Every line from the beginning of the data through the line containing "localparam logic [2:0] MODE_UNBLOCK = 3'd1;" should be reproduced exactly, and no further lines should be output.

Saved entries

···

<file path="src/hdl/mrr_pkg.sv">
package mrr_pkg;
  localparam int MAX_CORES = 4;
  localparam int MAX_TASKS = 32;
  localparam int SW = $clog2(MAX_TASKS);
  localparam int CW = 2;
  localparam int IDW = 16;
  localparam int QW = 16;
  localparam int TCW = SW + 1;

  localparam logic [2:0] MODE_LOAD    = 3'd0;
  localparam logic [2:0] MODE_UNBLOCK = 3'd1;
  localparam logic [2:0] MODE_TICK    = 3'd2;
  localparam logic [2:0] MODE_BLOCK   = 3'd3;
  localparam logic [2:0] MODE_EXIT    = 3'd4;

  localparam logic [2:0] ST_READY   = 3'd6;
  localparam logic [2:0] ST_BLOCKED = 3'd7;

  localparam logic [2:0] REG_CORE_COUNT = 3'd0;

  typedef logic [SW-1:0] slot_t;
endpackage

</file>
<file path="src/hdl/multicore_round_robin_scheduler.sv">
// An unused core, or an idle core on an empty ring, strobes a result in the cycle after
// acceptance; a tick within its slice strobes after the slot read, a dispatch or exit after the ring walk.
// One transaction is taken at a time (busy is high until it is done); the ring walk reads
// one slot per cycle (up to MAX_TASKS slots); a load writes the head, successor and new slot.
// Reset (rst_n low, synchronous) empties the ring, idles all cores and restores core_count
// 1 and every quantum and slice to 1. The receiver cannot stall.
module multicore_round_robin_scheduler (
  input  logic        clk,
  input  logic        rst_n,
  input  logic        start,
  output logic        busy,
  input  logic [2:0]  in_mode,
  input  logic [15:0] in_task_id,
  input  logic [1:0]  in_core,
  output logic        out_valid,
  output logic [1:0]  out_core,
  output logic [15:0] out_running_id,
  output logic        out_idle,
  input  logic        cfg_we,
  input  logic [2:0]  cfg_index,
  input  logic [15:0] cfg_data
);
  localparam logic [3:0] S_IDLE   = 4'd0;
  localparam logic [3:0] S_LOADA  = 4'd1;   // head record read
  localparam logic [3:0] S_LOADB  = 4'd2;   // old successor read
  localparam logic [3:0] S_LOADC  = 4'd3;   // write new record
  localparam logic [3:0] S_UNBLK  = 4'd4;   // unblock scan
  localparam logic [3:0] S_TICK   = 4'd5;   // current slot read
  localparam logic [3:0] S_DSTART = 4'd6;   // dispatch from head: head read
  localparam logic [3:0] S_DWALK  = 4'd7;   // dispatch: test slot p
  localparam logic [3:0] S_EXA    = 4'd8;   // exit: current slot read
  localparam logic [3:0] S_EXB    = 4'd9;   // exit: successor read
  localparam logic [3:0] S_EXC    = 4'd10;  // exit: predecessor read

  // slot memory: {task, next, prev, status}
  localparam int EW = mrr_pkg::IDW + 2*mrr_pkg::SW + 3;
  logic [EW-1:0] mem [mrr_pkg::MAX_TASKS];
  logic [EW-1:0] rd_q;
  mrr_pkg::slot_t rd_addr;
  logic          wr_en;
  mrr_pkg::slot_t wr_addr;
  logic [EW-1:0] wr_data;

  // write first when the same entry is read
  always_ff @(posedge clk) begin
    if (wr_en) begin
      mem[wr_addr] <= wr_data;
    end
    if (wr_en && wr_addr == rd_addr) begin
      rd_q <= wr_data;
    end else begin
      rd_q <= mem[rd_addr];
    end
  end

  logic [mrr_pkg::IDW-1:0] q_task;
  mrr_pkg::slot_t          q_next, q_prev;
  logic [2:0]              q_stat;
  assign {q_task, q_next, q_prev, q_stat} = rd_q;

  logic [3:0] state_r, state_nxt;
  logic [2:0] cc_r, cc_nxt;
  logic [mrr_pkg::QW-1:0] quant_r [mrr_pkg::MAX_CORES];
  logic [mrr_pkg::QW-1:0] quant_nxt [mrr_pkg::MAX_CORES];
  logic [mrr_pkg::QW-1:0] slice_r [mrr_pkg::MAX_CORES];
  logic [mrr_pkg::QW-1:0] slice_nxt [mrr_pkg::MAX_CORES];
  logic [mrr_pkg::MAX_CORES-1:0] cbusy_r, cbusy_nxt;
  mrr_pkg::slot_t cslot_r [mrr_pkg::MAX_CORES];
  mrr_pkg::slot_t cslot_nxt [mrr_pkg::MAX_CORES];
  logic [mrr_pkg::MAX_TASKS-1:0] used_r, used_nxt;
  mrr_pkg::slot_t head_r, head_nxt;
  logic [mrr_pkg::TCW-1:0] total_r, total_nxt;
  logic [2:0] mode_r, mode_nxt;
  logic [15:0] id_r, id_nxt;
  logic [1:0] core_r, core_nxt;
  mrr_pkg::slot_t from_r, from_nxt;
  mrr_pkg::slot_t p_r, p_nxt;
  mrr_pkg::slot_t n_r, n_nxt;
  mrr_pkg::slot_t nx_r, nx_nxt;
  mrr_pkg::slot_t pv_r, pv_nxt;
  mrr_pkg::slot_t nn_r, nn_nxt;
  logic        out_valid_r, out_valid_nxt;
  logic [1:0]  out_core_r, out_core_nxt;
  logic [15:0] out_id_r, out_id_nxt;
  logic        out_idle_r, out_idle_nxt;

  logic [2:0] ncores;
  assign ncores = (cc_r > 3'(mrr_pkg::MAX_CORES)) ? 3'(mrr_pkg::MAX_CORES) : cc_r;

  mrr_pkg::slot_t cur_s;
  assign cur_s = cslot_r[core_r];

  // first free slot and first idle core
  mrr_pkg::slot_t free_s;
  logic [1:0] idle_c;
  logic idle_f;
  logic [2:0] new_st;
  always_comb begin
    free_s = '0;
    for (int i = mrr_pkg::MAX_TASKS - 1; i >= 0; i--) begin
      if (!used_r[i]) free_s = mrr_pkg::slot_t'(i);
    end
    idle_f = 1'b0;
    idle_c = '0;
    for (int i = mrr_pkg::MAX_CORES - 1; i >= 0; i--) begin
      if (!cbusy_r[i] && 3'(i) < ncores) begin
        idle_f = 1'b1;
        idle_c = 2'(i);
      end
    end
    new_st = idle_f ? {1'b0, idle_c} : mrr_pkg::ST_READY;
  end

  assign busy = (state_r != S_IDLE);
  assign out_valid = out_valid_r;
  assign out_core = out_core_r;
  assign out_running_id = out_id_r;
  assign out_idle = out_idle_r;

  function automatic logic [EW-1:0] set_stat(logic [EW-1:0] e, logic [2:0] st);
    return {e[EW-1:3], st};
  endfunction

  // sequencer
  always_comb begin
    state_nxt = state_r;
    cc_nxt = cc_r;
    quant_nxt = quant_r;
    slice_nxt = slice_r;
    cbusy_nxt = cbusy_r;
    cslot_nxt = cslot_r;
    used_nxt = used_r;
    head_nxt = head_r;
    total_nxt = total_r;
    mode_nxt = mode_r;
    id_nxt = id_r;
    core_nxt = core_r;
    from_nxt = from_r;
    p_nxt = p_r;
    n_nxt = n_r;
    nx_nxt = nx_r;
    pv_nxt = pv_r;
    nn_nxt = nn_r;
    out_valid_nxt = 1'b0;
    out_core_nxt = out_core_r;
    out_id_nxt = out_id_r;
    out_idle_nxt = out_idle_r;
    rd_addr = '0;
    wr_en = 1'b0;
    wr_addr = '0;
    wr_data = '0;

    // take register writes
    if (cfg_we) begin
      if (cfg_index == mrr_pkg::REG_CORE_COUNT) begin
        cc_nxt = cfg_data[2:0];
      end else if (cfg_index <= 3'(mrr_pkg::MAX_CORES)) begin
        quant_nxt[2'(cfg_index - 3'd1)] = cfg_data;
      end
    end

    case (state_r)
      S_IDLE: begin
        if (start) begin
          mode_nxt = in_mode;
          id_nxt = in_task_id;
          core_nxt = in_core;
          out_core_nxt = in_core;
          if (in_mode == mrr_pkg::MODE_LOAD) begin
            if (total_r == '0) begin
              // empty ring: the new task links to itself
              wr_en = 1'b1;
              wr_addr = free_s;
              wr_data = {in_task_id, free_s, free_s, new_st};
              used_nxt[free_s] = 1'b1;
              head_nxt = free_s;
              total_nxt = total_r + mrr_pkg::TCW'(1);
              if (idle_f) begin
                cbusy_nxt[idle_c] = 1'b1;
                cslot_nxt[idle_c] = free_s;
              end
            end else if (total_r < mrr_pkg::TCW'(mrr_pkg::MAX_TASKS)) begin
              rd_addr = head_r;
              state_nxt = S_LOADA;
            end
          end else if (in_mode == mrr_pkg::MODE_UNBLOCK) begin
            rd_addr = '0;
            n_nxt = '0;
            state_nxt = S_UNBLK;
          end else if (in_mode inside {mrr_pkg::MODE_TICK, mrr_pkg::MODE_BLOCK,
                                       mrr_pkg::MODE_EXIT}) begin
            if (3'(in_core) >= ncores || (!cbusy_r[in_core] && total_r == '0)) begin
              // core out of use, or nothing to dispatch
              out_valid_nxt = 1'b1;
              out_id_nxt = '0;
              out_idle_nxt = 1'b1;
            end else if (!cbusy_r[in_core]) begin
              rd_addr = head_r;
              state_nxt = S_DSTART;
            end else begin
              rd_addr = cslot_r[in_core];
              state_nxt = (in_mode == mrr_pkg::MODE_EXIT) ? S_EXA : S_TICK;
            end
          end
        end
      end
      S_LOADA: begin
        // link the new slot after the head
        nx_nxt = q_next;
        wr_en = 1'b1;
        wr_addr = head_r;
        wr_data = {q_task, free_s, q_prev, q_stat};
        rd_addr = q_next;
        state_nxt = S_LOADB;
      end
      S_LOADB: begin
        // old successor, forwarded when it is the head itself
        wr_en = 1'b1;
        wr_addr = nx_r;
        wr_data = {q_task, q_next, free_s, q_stat};
        state_nxt = S_LOADC;
      end
      S_LOADC: begin
        wr_en = 1'b1;
        wr_addr = free_s;
        wr_data = {id_r, nx_r, head_r, new_st};
        used_nxt[free_s] = 1'b1;
        total_nxt = total_r + mrr_pkg::TCW'(1);
        if (idle_f) begin
          cbusy_nxt[idle_c] = 1'b1;
          cslot_nxt[idle_c] = free_s;
        end
        state_nxt = S_IDLE;
      end
      S_UNBLK: begin
        // rd_q holds slot n_r
        if (used_r[n_r] && q_task == id_r && q_stat == mrr_pkg::ST_BLOCKED) begin
          wr_en = 1'b1;
          wr_addr = n_r;
          wr_data = set_stat(rd_q, mrr_pkg::ST_READY);
          state_nxt = S_IDLE;
        end else if (n_r == mrr_pkg::slot_t'(mrr_pkg::MAX_TASKS - 1)) begin
          state_nxt = S_IDLE;
        end else begin
          n_nxt = n_r + mrr_pkg::slot_t'(1);
          rd_addr = n_r + mrr_pkg::slot_t'(1);
        end
      end
      S_TICK: begin
        if (mode_r == mrr_pkg::MODE_TICK && slice_r[core_r] != '0) begin
          slice_nxt[core_r] = slice_r[core_r] - 16'd1;
          out_valid_nxt = 1'b1;
          out_id_nxt = q_task;
          out_idle_nxt = 1'b0;
          state_nxt = S_IDLE;
        end else begin
          // park the task and walk on from it; an expired tick still counts down
          wr_en = 1'b1;
          wr_addr = cur_s;
          wr_data = set_stat(rd_q, (mode_r == mrr_pkg::MODE_TICK) ?
                                   mrr_pkg::ST_READY : mrr_pkg::ST_BLOCKED);
          slice_nxt[core_r] = (mode_r == mrr_pkg::MODE_TICK) ?
                              quant_r[core_r] - 16'd1 : quant_r[core_r];
          from_nxt = cur_s;
          p_nxt = q_next;
          n_nxt = '0;
          rd_addr = q_next;
          state_nxt = S_DWALK;
        end
      end
      S_DSTART: begin
        // idle core: walk from the head
        slice_nxt[core_r] = quant_r[core_r];
        from_nxt = head_r;
        p_nxt = q_next;
        n_nxt = '0;
        rd_addr = q_next;
        state_nxt = S_DWALK;
      end
      S_DWALK: begin
        // rd_q holds slot p_r
        if (q_stat == mrr_pkg::ST_READY) begin
          wr_en = 1'b1;
          wr_addr = p_r;
          wr_data = set_stat(rd_q, {1'b0, core_r});
          cbusy_nxt[core_r] = 1'b1;
          cslot_nxt[core_r] = p_r;
          out_valid_nxt = 1'b1;
          out_id_nxt = q_task;
          out_idle_nxt = 1'b0;
          state_nxt = S_IDLE;
        end else if (p_r == from_r || n_r == mrr_pkg::slot_t'(mrr_pkg::MAX_TASKS - 1)) begin
          cbusy_nxt[core_r] = 1'b0;
          out_valid_nxt = 1'b1;
          out_id_nxt = '0;
          out_idle_nxt = 1'b1;
          state_nxt = S_IDLE;
        end else begin
          p_nxt = q_next;
          n_nxt = n_r + mrr_pkg::slot_t'(1);
          rd_addr = q_next;
        end
      end
      S_EXA: begin
        // hold the neighbours of the leaving task
        pv_nxt = q_prev;
        nx_nxt = q_next;
        rd_addr = q_next;
        state_nxt = S_EXB;
      end
      S_EXB: begin
        // successor: prev = pv
        wr_en = 1'b1;
        wr_addr = nx_r;
        wr_data = {q_task, q_next, pv_r, q_stat};
        nn_nxt = q_next;
        rd_addr = pv_r;
        state_nxt = S_EXC;
      end
      S_EXC: begin
        // predecessor: next = nx, then drop the task and walk from its successor
        wr_en = 1'b1;
        wr_addr = pv_r;
        wr_data = {q_task, nx_r, q_prev, q_stat};
        if (head_r == cur_s) head_nxt = nx_r;
        used_nxt[cur_s] = 1'b0;
        total_nxt = total_r - mrr_pkg::TCW'(1);
        slice_nxt[core_r] = quant_r[core_r];
        from_nxt = nx_r;
        rd_addr = (pv_r == nx_r) ? nx_r : nn_r;
        p_nxt = rd_addr;
        n_nxt = '0;
        state_nxt = S_DWALK;
      end
      default: state_nxt = S_IDLE;
    endcase
  end

  always_ff @(posedge clk) begin
    if (!rst_n) begin
      state_r <= S_IDLE;
      cc_r <= 3'd1;
      for (int i = 0; i < mrr_pkg::MAX_CORES; i++) begin
        quant_r[i] <= 16'd1;
        slice_r[i] <= 16'd1;
        cslot_r[i] <= '0;
      end
      cbusy_r <= '0;
      used_r <= '0;
      head_r <= '0;
      total_r <= '0;
      mode_r <= '0;
      id_r <= '0;
      core_r <= '0;
      from_r <= '0;
      p_r <= '0;
      n_r <= '0;
      nx_r <= '0;
      pv_r <= '0;
      nn_r <= '0;
      out_valid_r <= 1'b0;
      out_core_r <= '0;
      out_id_r <= '0;
      out_idle_r <= 1'b0;
    end else begin
      state_r <= state_nxt;
      cc_r <= cc_nxt;
      quant_r <= quant_nxt;
      slice_r <= slice_nxt;
      cslot_r <= cslot_nxt;
      cbusy_r <= cbusy_nxt;
      used_r <= used_nxt;
      head_r <= head_nxt;
      total_r <= total_nxt;
      mode_r <= mode_nxt;
      id_r <= id_nxt;
      core_r <= core_nxt;
      from_r <= from_nxt;
      p_r <= p_nxt;
      n_r <= n_nxt;
      nx_r <= nx_nxt;
      pv_r <= pv_nxt;
      nn_r <= nn_nxt;
      out_valid_r <= out_valid_nxt;
      out_core_r <= out_core_nxt;
      out_id_r <= out_id_nxt;
      out_idle_r <= out_idle_nxt;
    end
  end
endmodule
</file>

···

#### [Task solution]
<file path="src/hdl/mrr_pkg.sv">
package mrr_pkg;
  localparam int MAX_CORES = 4;
  localparam int MAX_TASKS = 32;
  localparam int SW = $clog2(MAX_TASKS);
  localparam int CW = 2;
  localparam int IDW = 16;
  localparam int QW = 16;
  localparam int TCW = SW + 1;

  localparam logic [2:0] MODE_LOAD    = 3'd0;
  localparam logic [2:0] MODE_UNBLOCK = 3'd1;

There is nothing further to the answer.